Probes are common ground, and all cytometry platforms have a vested interest in improvements. Iain Johnson (Invitrogen/Probes) talked about a few of the newer probes, including Click-iT EDU (replacing BrdU), BacMam, and Quantum dots, while addressing the larger question of how quantitative the expression of fluorescence is. Alan Waggoner (Carnegie Mellon) remarked on how fluorescence detection had gotten to be a billion dollar business. He discussed work at the Molecular Biosensor and Imaging Center on fluorogen-activating single chain antibodies (scFvs). scFvs are small (<30kDa) antigen recognition molecules, which combine with fluorogens, and only fluoresce when bound. Chris Geddes (Institute of Fluorescence) discussed developments in fluorescence spectroscopy and plasmonics, particularly the orders of magnitude improvements in sensitivity promised by metal-enhanced and microwave augmented fluorescence.


High content analysis has aspects like flow cytometry, in that both are high-throughput, cell-based technologies. Ability to revisit cells after interrogation adds a critical dimension, as does, in the case of imaging, morphology, but at the cost of added complexity. Rick Monsma (Schering-Plough) gave a quick tour of drug discovery by HCA, from the larger picture of target identification, lead discovery, chemical optimization, and clinical testing, to specifics, such as the parametric changes in cells one can measure. Doug Auld (NIH Chemical Genomics) described NCGC’s role as ‘technology accelerator’, providing information on ways to reduce and quantify ‘off-target’ artifacts. For example, cell aggregation causes enzyme inhibition, with potential false positive readings for a putative inhibitor.

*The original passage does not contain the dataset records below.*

## src/rtl/loader_pkg.sv

```systemverilog
// Shared types and constants for the ROM download loader: FSM states,
// region select bit positions, default region bases and ioctl indices.
package loader_pkg;

    typedef enum logic [1:0] {
        ST_IDLE  = 2'd0,
        ST_WR_LO = 2'd1,
        ST_WR_HI = 2'd2
    } loader_state_t;

    // Bit positions inside the one-hot rom_sel vector {pal,gfx,snd,cpu}
    localparam int REGION_CPU = 0;
    localparam int REGION_SND = 1;
    localparam int REGION_GFX = 2;
    localparam int REGION_PAL = 3;

    // Default byte offsets of each region inside the downloaded image
    localparam logic [26:0] DEF_CPU_BASE = 27'h00000;
    localparam logic [26:0] DEF_SND_BASE = 27'h10000;
    localparam logic [26:0] DEF_GFX_BASE = 27'h18000;
    localparam logic [26:0] DEF_PAL_BASE = 27'h50000;
    localparam logic [26:0] DEF_END_ADDR = 27'h50400;

    // ioctl index values
    localparam logic [7:0] IDX_ROM = 8'd0;
    localparam logic [7:0] IDX_DIP = 8'd254;

endpackage

```

## src/rtl/rom_region_decode.sv

```systemverilog
// Combinational image-address to region decoder: one-hot select, offset
// relative to the region base (18 bits), and a valid flag for in-image bytes.
module rom_region_decode
    import loader_pkg::*;
#(
    parameter logic [26:0] CPU_BASE = DEF_CPU_BASE,
    parameter logic [26:0] SND_BASE = DEF_SND_BASE,
    parameter logic [26:0] GFX_BASE = DEF_GFX_BASE,
    parameter logic [26:0] PAL_BASE = DEF_PAL_BASE,
    parameter logic [26:0] END_ADDR = DEF_END_ADDR
) (
    input  logic [26:0] addr,
    output logic [3:0]  sel,
    output logic [17:0] rel_addr,
    output logic        valid
);

    // Region lookup; the subtraction is done modulo 2^18 which equals the
    // truncated full-width difference.
    always_comb begin
        sel      = 4'b0000;
        rel_addr = 18'd0;
        valid    = 1'b0;
        if (addr < SND_BASE) begin
            sel[REGION_CPU] = 1'b1;
            rel_addr        = addr[17:0] - CPU_BASE[17:0];
            valid           = 1'b1;
        end else if (addr < GFX_BASE) begin
            sel[REGION_SND] = 1'b1;
            rel_addr        = addr[17:0] - SND_BASE[17:0];
            valid           = 1'b1;
        end else if (addr < PAL_BASE) begin
            sel[REGION_GFX] = 1'b1;
            rel_addr        = addr[17:0] - GFX_BASE[17:0];
            valid           = 1'b1;
        end else if (addr < END_ADDR) begin
            sel[REGION_PAL] = 1'b1;
            rel_addr        = addr[17:0] - PAL_BASE[17:0];
            valid           = 1'b1;
        end else begin
            sel      = 4'b0000;
            rel_addr = 18'd0;
            valid    = 1'b0;
        end
    end

endmodule

```

## src/rtl/rom_loader.sv

```systemverilog
// Splits 16-bit HPS ioctl download words into two byte writes towards the
// game ROM regions, captures DIP switch bytes, and sequences core reset.
module rom_loader #(
    parameter logic [26:0] CPU_BASE = loader_pkg::DEF_CPU_BASE,
    parameter logic [26:0] SND_BASE = loader_pkg::DEF_SND_BASE,
    parameter logic [26:0] GFX_BASE = loader_pkg::DEF_GFX_BASE,
    parameter logic [26:0] PAL_BASE = loader_pkg::DEF_PAL_BASE,
    parameter logic [26:0] END_ADDR = loader_pkg::DEF_END_ADDR
) (
    input  logic        clk_sys,
    input  logic        reset,
    input  logic        ioctl_download,
    input  logic [7:0]  ioctl_index,
    input  logic        ioctl_wr,
    input  logic [26:0] ioctl_addr,
    input  logic [15:0] ioctl_dout,
    output logic        ioctl_wait,
    output logic [17:0] rom_addr,
    output logic [7:0]  rom_data,
    output logic        rom_we,
    output logic [3:0]  rom_sel,
    output logic [7:0]  dsw0,
    output logic [7:0]  dsw1,
    output logic        load_done,
    output logic        core_reset
);
    import loader_pkg::*;

    loader_state_t state_r;
    logic [26:0]   addr_r;
    logic [7:0]    data_hi_r;
    logic          dl_prev_r;
    logic          done_pend_r;

    logic [26:0]   dec_addr_s;
    logic [3:0]    dec_sel_s;
    logic [17:0]   dec_rel_s;
    logic          dec_valid_s;
    logic          dl_s;
    logic          dl_rise_s;
    logic          dl_fall_s;
    logic          rom_wr_s;
    logic          dip_wr_s;

    assign dl_s      = ioctl_download & (ioctl_index == IDX_ROM);
    assign dl_rise_s = dl_s & ~dl_prev_r;
    assign dl_fall_s = ~dl_s & dl_prev_r;
    assign rom_wr_s  = ioctl_wr & dl_s;
    assign dip_wr_s  = ioctl_wr & (ioctl_index == IDX_DIP) & (ioctl_addr[24:3] == 22'd0);

    // Decoder input: the incoming word address when a new word arrives,
    // otherwise the odd byte of the latched word.
    always_comb begin
        dec_addr_s = ioctl_addr;
        if (state_r == ST_IDLE) begin
            dec_addr_s = ioctl_addr;
        end else begin
            dec_addr_s = addr_r + 27'd1;
        end
    end

    rom_region_decode #(
        .CPU_BASE (CPU_BASE),
        .SND_BASE (SND_BASE),
        .GFX_BASE (GFX_BASE),
        .PAL_BASE (PAL_BASE),
        .END_ADDR (END_ADDR)
    ) u_decode (
        .addr     (dec_addr_s),
        .sel      (dec_sel_s),
        .rel_addr (dec_rel_s),
        .valid    (dec_valid_s)
    );

    // Word-split FSM; the low byte is issued on the latch edge so the first
    // strobe appears one cycle after ioctl_wr, the high byte one cycle later.
    always_ff @(posedge clk_sys) begin
        if (reset) begin
            state_r    <= ST_IDLE;
            addr_r     <= 27'd0;
            data_hi_r  <= 8'd0;
            ioctl_wait <= 1'b0;
            rom_we     <= 1'b0;
            rom_sel    <= 4'b0000;
            rom_addr   <= 18'd0;
            rom_data   <= 8'd0;
        end else begin
            case (state_r)
                ST_IDLE: begin
                    if (rom_wr_s) begin
                        addr_r     <= ioctl_addr;
                        data_hi_r  <= ioctl_dout[15:8];
                        rom_we     <= dec_valid_s;
                        rom_sel    <= dec_sel_s;
                        rom_addr   <= dec_rel_s;
                        rom_data   <= ioctl_dout[7:0];
                        ioctl_wait <= 1'b1;
                        state_r    <= ST_WR_LO;
                    end else begin
                        rom_we     <= 1'b0;
                        rom_sel    <= 4'b0000;
                        ioctl_wait <= 1'b0;
                        state_r    <= ST_IDLE;
                    end
                end
                ST_WR_LO: begin
                    rom_we     <= dec_valid_s;
                    rom_sel    <= dec_sel_s;
                    rom_addr   <= dec_rel_s;
                    rom_data   <= data_hi_r;
                    ioctl_wait <= 1'b1;
                    state_r    <= ST_WR_HI;
                end
                ST_WR_HI: begin
                    rom_we     <= 1'b0;
                    rom_sel    <= 4'b0000;
                    ioctl_wait <= 1'b0;
                    state_r    <= ST_IDLE;
                end
                default: begin
                    rom_we     <= 1'b0;
                    rom_sel    <= 4'b0000;
                    ioctl_wait <= 1'b0;
                    state_r    <= ST_IDLE;
                end
            endcase
        end
    end

    // DIP switch byte capture from index-254 writes to bytes 0 and 1.
    always_ff @(posedge clk_sys) begin
        if (reset) begin
            dsw0 <= 8'hFF;
            dsw1 <= 8'hFF;
        end else if (dip_wr_s) begin
            case (ioctl_addr[2:0])
                3'd0:    dsw0 <= ioctl_dout[7:0];
                3'd1:    dsw1 <= ioctl_dout[7:0];
                default: dsw0 <= dsw0;
            endcase
        end else begin
            dsw0 <= dsw0;
            dsw1 <= dsw1;
        end
    end

    // Download completion tracking; an end of download seen mid-word is held
    // pending until the last byte has been written.
    always_ff @(posedge clk_sys) begin
        if (reset) begin
            dl_prev_r   <= 1'b0;
            done_pend_r <= 1'b0;
            load_done   <= 1'b0;
            core_reset  <= 1'b1;
        end else begin
            dl_prev_r  <= dl_s;
            core_reset <= ~load_done | dl_s | (state_r != ST_IDLE);
            if (dl_rise_s) begin
                load_done   <= 1'b0;
                done_pend_r <= 1'b0;
            end else if ((state_r == ST_IDLE) && (dl_fall_s || done_pend_r)) begin
                load_done   <= 1'b1;
                done_pend_r <= 1'b0;
            end else if (dl_fall_s) begin
                done_pend_r <= 1'b1;
            end else begin
                done_pend_r <= done_pend_r;
            end
        end
    end

endmodule

```
<file path="config.mk">
export PLATFORM = sky130hd
export DESIGN_NAME = rotating_priority_resolver
export DESIGN_NICKNAME = d
export VERILOG_FILES = /design/src/rtl/rotating_priority_resolver.sv
export SDC_FILE = /design/constraint.sdc
export NUM_CORES = 1
export LEC_CHECK = 0
export CORE_ASPECT_RATIO = 1.2
export CORE_MARGIN = 2
export CORE_UTILIZATION = 30
export DETAILED_ROUTE_END_ITERATION = 10
export MAX_ROUTING_LAYER = met4
export PLACE_DENSITY = 0.53
export SLEW_MARGIN = 10
export SYNTH_ARGS = -nofsm -noshare
export SYNTH_HDL_FRONTEND = slang
export SYNTH_SLANG_ARGS = --single-unit
</file>
<file path="constraint.sdc">
create_clock -name clk -period 11.65 [get_ports clk]
set_input_delay 2.33 -clock clk [delete_from_list [all_inputs] [get_ports clk]]
set_output_delay 2.33 -clock clk [all_outputs]
set_load 0.005 [all_outputs]
</file>
==> config.mk <==
export PLATFORM = sky130hd
export DESIGN_NAME = muldiv_unit
export DESIGN_NICKNAME = d
export VERILOG_FILES = /design/src/rtl/muldiv_unit.sv
export SDC_FILE = /design/constraint.sdc
export NUM_CORES = 1
export LEC_CHECK = 0
export BUFFER_PORTS_ARGS = -buffer_cell sky130_fd_sc_hd__buf_2
export CORE_MARGIN = 2
export CORE_UTILIZATION = 35
export CTS_CLUSTER_SIZE = 14
export DETAILED_ROUTE_END_ITERATION = 10
export GPL_ROUTABILITY_DRIVEN = 0
export HOLD_SLACK_MARGIN = 0.03
export PLACE_DENSITY = 0.52
export SETUP_SLACK_MARGIN = 0.3
export SLEW_MARGIN = 15
export SYNTH_ARGS = -nofsm -noshare
export SYNTH_HDL_FRONTEND = slang
export SYNTH_SLANG_ARGS = --single-unit
==> constraint.sdc <==
create_clock -name clk -period 4 [get_ports clk]
set_input_delay 1.2 -clock clk [delete_from_list [all_inputs] [get_ports clk]]
set_output_delay 1.2 -clock clk [all_outputs]
set_load 0.03 [all_outputs]
<file path="config.mk">
export PLATFORM = sky130hd
export DESIGN_NAME = irq_pend_ctl
export DESIGN_NICKNAME = d
export VERILOG_FILES = /design/src/rtl/irq_pkg.sv /design/src/rtl/irq_sync_bit.sv /design/src/rtl/irq_pend_ctl.sv
export SDC_FILE = /design/constraint.sdc
export NUM_CORES = 1
export LEC_CHECK = 0
export CAP_MARGIN = 20
export CORE_MARGIN = 1
export CORE_UTILIZATION = 55
export CTS_CLUSTER_SIZE = 20
export DETAILED_ROUTE_END_ITERATION = 10
export DONT_BUFFER_PORTS = 1
export HOLD_SLACK_MARGIN = 0.05
export PLACE_DENSITY_LB_ADDON = 0.05
export SLEW_MARGIN = 15
export SYNTH_ARGS = -nofsm -noshare
export SYNTH_HDL_FRONTEND = slang
export SYNTH_SLANG_ARGS = --single-unit
export TNS_END_PERCENT = 20
</file>
<file path="constraint.sdc">
create_clock -name sys_clk -period 1.6 [get_ports sys_clk]
set_input_delay 0.08 -clock sys_clk [delete_from_list [all_inputs] [get_ports sys_clk]]
set_output_delay 0.08 -clock sys_clk [all_outputs]
set_load 0.05 [all_outputs]
</file>
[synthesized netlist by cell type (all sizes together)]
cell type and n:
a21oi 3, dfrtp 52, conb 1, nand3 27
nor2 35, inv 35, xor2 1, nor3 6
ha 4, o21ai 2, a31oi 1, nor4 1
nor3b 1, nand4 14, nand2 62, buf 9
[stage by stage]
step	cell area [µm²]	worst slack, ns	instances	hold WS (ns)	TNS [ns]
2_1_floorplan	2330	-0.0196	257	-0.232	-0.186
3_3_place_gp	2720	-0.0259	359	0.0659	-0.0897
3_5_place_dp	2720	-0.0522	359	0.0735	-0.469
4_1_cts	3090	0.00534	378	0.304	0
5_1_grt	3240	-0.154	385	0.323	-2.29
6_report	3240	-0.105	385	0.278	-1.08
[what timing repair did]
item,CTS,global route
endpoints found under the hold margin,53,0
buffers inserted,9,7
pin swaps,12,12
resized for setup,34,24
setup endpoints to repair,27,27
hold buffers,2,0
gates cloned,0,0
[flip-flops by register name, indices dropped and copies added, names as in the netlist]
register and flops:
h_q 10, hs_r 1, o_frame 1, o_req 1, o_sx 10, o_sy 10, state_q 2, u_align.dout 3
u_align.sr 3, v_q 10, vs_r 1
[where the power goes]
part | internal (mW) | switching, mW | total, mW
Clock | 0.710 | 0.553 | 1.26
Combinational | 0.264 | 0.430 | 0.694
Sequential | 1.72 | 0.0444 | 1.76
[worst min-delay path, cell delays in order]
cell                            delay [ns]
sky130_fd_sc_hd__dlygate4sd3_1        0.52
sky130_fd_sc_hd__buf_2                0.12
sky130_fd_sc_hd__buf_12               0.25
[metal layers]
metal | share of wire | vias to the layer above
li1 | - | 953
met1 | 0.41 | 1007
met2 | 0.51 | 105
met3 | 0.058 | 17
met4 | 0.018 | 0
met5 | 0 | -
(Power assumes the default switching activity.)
[src/rtl/painterengine_gpu_dma_burst_calc.sv]
// Burst length calculator shared with the DMA writer: the next INCR burst is
// the smaller of the remaining words and the words left before the next
// 1 KiB boundary (256 words of 32 bits).
module painterengine_gpu_dma_burst_calc (
  input  logic [31:0] address_i,
  input  logic [31:0] length_i,
  input  logic [31:0] offset_i,
  output logic [8:0]  burstlen_o
);

  logic [31:0] rem;
  logic [7:0]  word_in_kb;
  logic [8:0]  cap;
  logic        unused_ok;

  assign unused_ok = ^{address_i[31:10], address_i[1:0], offset_i[31:8]};

  // Remaining words versus room left in the current 1 KiB window
  always_comb begin
    rem        = length_i - offset_i;
    word_in_kb = address_i[9:2] + offset_i[7:0];
    cap        = 9'd256 - {1'b0, word_in_kb};
    burstlen_o = (rem < {23'd0, cap}) ? rem[8:0] : cap;
  end

endmodule
`src/rtl/pipeline_ctrl.sv`:
```
// Pipeline sequencer: stage valid tracking plus stall/bubble/flush/redirect control and HLT drain.
// Optional performance counters are enabled by defining PIPE_PERF_EN.
module pipeline_ctrl #(
  parameter int REG_AW = 4
`ifdef PIPE_PERF_EN
  , parameter int CNT_W = 16
`endif
) (
  input  logic              clk,
  input  logic              rst_n,
  input  logic [REG_AW-1:0] id_rs,
  input  logic [REG_AW-1:0] id_rt,
  input  logic              id_uses_rs,
  input  logic              id_uses_rt,
  input  logic              id_halt,
  input  logic [REG_AW-1:0] ex_rd,
  input  logic              ex_mem_read,
  input  logic              mem_req,
  input  logic              mem_ready,
  input  logic              wb_halt,
  input  logic              wb_branch,
  output logic              pc_we,
  output logic              if_id_we,
  output logic              pc_redirect,
  output logic              mem_abort,
  output logic              id_valid,
  output logic              ex_valid,
  output logic              mem_valid,
  output logic              wb_valid,
  output logic              halted
`ifdef PIPE_PERF_EN
  , output logic [CNT_W-1:0] stall_cnt
  , output logic [CNT_W-1:0] flush_cnt
  , output logic [CNT_W-1:0] retire_cnt
`endif
);

  typedef enum logic [1:0] {RUN, DRAIN, HALTED} state_t;

  state_t state, state_next;
  logic   id_n, ex_n, mem_n, wb_n;
  logic   br, mst, lu;

  assign br  = wb_valid & wb_branch;
  assign mst = mem_valid & mem_req & ~mem_ready;
  assign lu  = ex_valid & ex_mem_read & id_valid &
               ((id_uses_rs & (id_rs == ex_rd)) | (id_uses_rt & (id_rt == ex_rd)));

  assign halted = (state == HALTED);

  always_ff @(posedge clk or negedge rst_n) begin
    if (!rst_n) begin
      state     <= RUN;
      id_valid  <= 1'b0;
      ex_valid  <= 1'b0;
      mem_valid <= 1'b0;
      wb_valid  <= 1'b0;
    end else begin
      state     <= state_next;
      id_valid  <= id_n;
      ex_valid  <= ex_n;
      mem_valid <= mem_n;
      wb_valid  <= wb_n;
    end
  end

  always_comb begin
    state_next  = state;
    id_n        = id_valid;
    ex_n        = ex_valid;
    mem_n       = mem_valid;
    wb_n        = wb_valid;
    pc_we       = (state == RUN);
    if_id_we    = (state == RUN);
    pc_redirect = 1'b0;
    mem_abort   = 1'b0;

    if (br) begin
      pc_redirect = 1'b1;
      pc_we       = 1'b1;
      if_id_we    = 1'b1;
      mem_abort   = mst;
      id_n        = 1'b0;
      ex_n        = 1'b0;
      mem_n       = 1'b0;
      wb_n        = 1'b0;
      state_next  = RUN;
    end else if (mst) begin
      pc_we    = 1'b0;
      if_id_we = 1'b0;
      wb_n     = 1'b0;
    end else if (lu) begin
      pc_we    = 1'b0;
      if_id_we = 1'b0;
      ex_n     = 1'b0;
      mem_n    = ex_valid;
      wb_n     = mem_valid;
    end else begin
      unique case (state)
        RUN: begin
          // The HLT itself advances to EX, but nothing fetched behind it becomes valid.
          if (id_valid & id_halt) state_next = DRAIN;
          id_n  = (state_next == RUN);
          ex_n  = id_valid;
          mem_n = ex_valid;
          wb_n  = mem_valid;
        end
        DRAIN: begin
          if (wb_valid & wb_halt) begin
            state_next = HALTED;
            id_n  = 1'b0;
            ex_n  = 1'b0;
            mem_n = 1'b0;
            wb_n  = 1'b0;
          end else begin
            id_n  = 1'b0;
            ex_n  = id_valid;
            mem_n = ex_valid;
            wb_n  = mem_valid;
          end
        end
        default: begin
          id_n  = 1'b0;
          ex_n  = 1'b0;
          mem_n = 1'b0;
          wb_n  = 1'b0;
        end
      endcase
    end
  end

`ifdef PIPE_PERF_EN
  always_ff @(posedge clk or negedge rst_n) begin
    if (!rst_n) begin
      stall_cnt  <= '0;
      flush_cnt  <= '0;
      retire_cnt <= '0;
    end else if (state != HALTED) begin
      // A branch cycle is a flush, not a stall, even when mst/lu are also raised.
      if (~br & (mst | lu) & (stall_cnt != '1)) stall_cnt <= stall_cnt + CNT_W'(1);
      if (br & (flush_cnt != '1))               flush_cnt <= flush_cnt + CNT_W'(1);
      if (wb_valid & (retire_cnt != '1))        retire_cnt <= retire_cnt + CNT_W'(1);
    end
  end
`endif

endmodule

```
`config.mk`:
```
export PLATFORM = sky130hd
export DESIGN_NAME = pipeline_ctrl
export DESIGN_NICKNAME = d
export VERILOG_FILES = /design/src/rtl/pipeline_ctrl.sv
export SDC_FILE = /design/constraint.sdc
export NUM_CORES = 1
export LEC_CHECK = 0
export CORE_AREA = 3 3 40 42
export CTS_CLUSTER_DIAMETER = 80
export DETAILED_ROUTE_END_ITERATION = 8
export DIE_AREA = 0 0 43 45
export DONT_BUFFER_PORTS = 1
export SYNTH_ARGS = -nofsm -noshare
export SYNTH_HDL_FRONTEND = slang
export SYNTH_SLANG_ARGS = --single-unit
```
`constraint.sdc`:
```
create_clock -name clk -period 1.8 [get_ports clk]
set_clock_uncertainty 0.05 [all_clocks]
set_input_delay 0.09 -clock clk [delete_from_list [all_inputs] [get_ports clk]]
set_output_delay 0.09 -clock clk [all_outputs]
set_load 0.05 [all_outputs]
```
==> flow_summary.json <==
{
  "status": "finished clean",
  "die_h_um": 45,
  "antenna_cells": 0,
  "route.detailed.drc": 0,
  "synth_mux_area_share_pct": 2.08,
  "grt_util_met2_pct": 24.3,
  "firstDrtPassIters": 2,
  "wl_um": 1200,
  "power_frac_comb_pct": 9.3,
  "slew_viol_final": 0,
  "cts_tree": "built",
  "io_pins": 31,
  "clk_pin_slew_worst_paths_ns": 0.05,
  "avgSynthCellArea_um2": 8.28,
  "num_vias": 464,
  "fillerInstances": 126,
  "die_w_um": 43,
  "grtUsageMet1_pct": 16.3,
  "ys_seq_elements": 6,
  "min_period_over_period_pct": 96.6,
  "routabilityCongestion": 0.813,
  "syn-num-nets": 80,
  "yosysMostFrequentCell": "nand2_1",
  "antenna_found_initial": 0,
  "slew_headroom_pct": 77.9,
  "seq_power_share_pct": 46.4,
  "detail-route-antenna-nets": 0,
  "sw_frac_of_total_pct": 22.3,
  "synth_xor_area_share_pct": 14.6,
  "drt-wirelength-per-cell_um": 14.0,
  "hold_path_class": "in -> reg",
  "cts.sinks": 6,
  "first_iter_violations": 1,
  "setup_viol": 0,
  "cp.arrival_ns": 1.60,
  "drive_gt1_share_pct": 40.8,
  "synth_edf_count": 0,
  "synth_adder_area_share_pct": 0,
  "crit_type": "reg -> out",
  "hpwl_um": 1070,
  "synth_top_area_share_pct": 31.3,
  "die_area_um2": 1940,
  "pre_cts_ws_ns": 0.262,
  "post_cts_buffers": 0,
  "grtUsageMet3_pct": 5.18,
  "area_growth_pct": 37.8,
  "hold_viol": 0,
  "multi_input_area_um2": 328,
  "cts_buffer_depth": 2,
  "max_freq_mhz": 575,
  "synth_cell_types": 26,
  "synth_top_family_by_area": "simple AND/OR/NAND/NOR gates",
  "syn_inst": 58,
  "synth_compound_area_share_pct": 13.5,
  "yosys_warnings": 0,
  "cts_max_level": 1,
  "drv_cap": 0,
  "setup_ws_ns": 0.0619,
  "critPathRequiredTime_ns": 1.66,
  "final_area_um2": 662,
  "power.internal_mw": 0.226,
  "critPathCaptureType": "output port",
  "ys_top_cells_by_area": "dfrtp_1 (31%), xnor2_1 (7.3%), xor2_1 (7.3%)",
  "syn_area_um2": 480,
  "power_density_nw_per_um2": 439,
  "coreArea_um2": 1280,
  "fin_crit_ns": 1.74,
  "clock_latency_ns": 0.24,
  "gr-total-overflow": 0,
  "register_area_um2": 153,
  "synth_area_leader_cell": "dfrtp_1",
  "vdd_drop_max_uv": 304,
  "grtUsageTotal_pct": 14.5,
  "busiest_layer": "met2",
  "postSynth.asyncResetShare_pct": 100,
  "pwr-share-clk_pct": 44.2,
  "finalNetCount": 95,
  "p_leak_nw": 0.273,
  "synth_common_cells": "nand2_1 (8), dfrtp_1 (6), nor2_1 (6)",
  "via_per_inst": 5.40,
  "start_kind": "flop",
  "placed_area_um2": 609,
  "numPortBuffers": 0,
  "cts_buffers": 3,
  "worst_pin_slew_ns": 0.328,
  "cp_max_fo": 3,
  "rows": 13,
  "root_buffer": "clkbuf_4",
  "initial_core_util_pct": 37.4,
  "grt_max_degree": 8,
  "synthFlopType": "dfrtp_1",
  "p_sw_mw": 0.0649,
  "ys_seq_area_share_pct": 31.3,
  "grt_pass1_wl_um": 2080,
  "grt_pass1_vias": 504,
  "yosys.area_share.simple_pct": 34.6,
  "rsz0062_at_grt": "no"
}
==> final timing paths <==
check	startpoint	endpoint	slack, ns	cells after the start
max	id_valid$_DFFE_PN0P_	if_id_we	0.06	5
min	mem_req	wb_valid$_DFF_PN0_	0.02	3
max reg2reg	id_valid$_DFFE_PN0P_	id_valid$_DFFE_PN0P_	0.27	5
min reg2reg	state[1]$_DFFE_PN0P_	state[1]$_DFFE_PN0P_	0.56	2
max in group asynchronous	rst_n	ex_valid$_DFFE_PN0P_	1.34	1
min in group asynchronous	rst_n	wb_valid$_DFF_PN0_	0.12	1
==> cell families (layout without fill, tap and decap cells) <==
| family | Yosys count | after routing |
|---|---|---|
| flip-flops | 6 | 6 |
| AND/OR/NAND/NOR | 31 | 31 |
| buffers and inverters | 4 | 17 |
| XOR/XNOR | 8 | 8 |
| multiplexers | 1 | 1 |
| AO/OA/AOI/OAI | 8 | 8 |
==> power by group through the flow <==
stage	clock network (mW)	registers [mW]	logic, mW
after detailed placement	0	0.137	0.0208
final	0.129	0.135	0.0271
after global routing	0.136	0.135	0.0318
after floorplan	0	0.137	0.0185
after CTS	0.132	0.135	0.0277
after global placement	0	0.137	0.0203
==> sequential cells by signal, summed over array words and instances, names as in the netlist <==
name,cells
ex_valid,1
id_valid,1
mem_valid,1
state,2
wb_valid,1
==> cell type report <==
type,instances,share of cell area (%)
multi-input cells,48,49.5
flip-flops and latches,6,23.1
repair buffers,11,18.9
clock buffers,3,3.40
well taps,15,2.84
inverters,3,2.27
==> placed cells by master (no fill, tap or decap), drive strengths merged, types with 2 or more instances in the layout <==
cell / count
clkbuf: 3
nor2: 6
xor2: 4
nand3: 5
dlygate4sd3: 2
xnor2: 4
nor3: 3
a21oi: 2
inv: 2
nand2: 9
and3: 3
buf: 9
dfrtp: 6
==> repair_timing <==
item | 4_1_cts | 5_1_grt
setup endpoints to repair | 2 | 0
endpoints found under the hold margin | 7 | 0
gates resized for setup | 2 | 0
hold buffers | 2 | 0
==> metrics by stage <==
step           util, %  hold WS (ns)  setup TNS [ns]  std cells  power [mW]
4_1_cts           51.5        0.0196               0         86       0.294
5_1_grt           51.5        0.0691               0         86       0.303
2_1_floorplan        -        -0.256         -0.0432         58       0.156
3_3_place_gp      47.4        -0.255               0         81       0.158
6_report          51.5        0.0212               0         86       0.291
3_5_place_dp      47.4        -0.255               0         81       0.158
==> per-layer routing <==
metal | up-vias | wire length [um] | share of wire, %
li1 | 227 | - | -
met1 | 209 | 428 | 36
met2 | 26 | 607 | 50
met3 | 2 | 143 | 12
met4 | 0 | 24 | 2.0
met5 | - | 0 | 0
==> critical path, cell delays in order, from the launching register on <==
cell,delay (ns)
dfrtp_2,0.40
and3_4,0.19
and3_2,0.22
nor3_2,0.20
a21o_2,0.21
buf_12,0.14
(Power assumes the default switching activity.)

The NCGC routinely runs titrated series of samples, partly to reduce artifacts, but also to collect data on structure-activity relationships.


In addition to plenaries, parallel sessions offered a wide array of topics. These included vendor talks on new probes, equipment, and software, as well as talks on taking better measure of cell signaling, modeling scatter, imaging at the single protein level, FRET, and university-based drug discovery programs.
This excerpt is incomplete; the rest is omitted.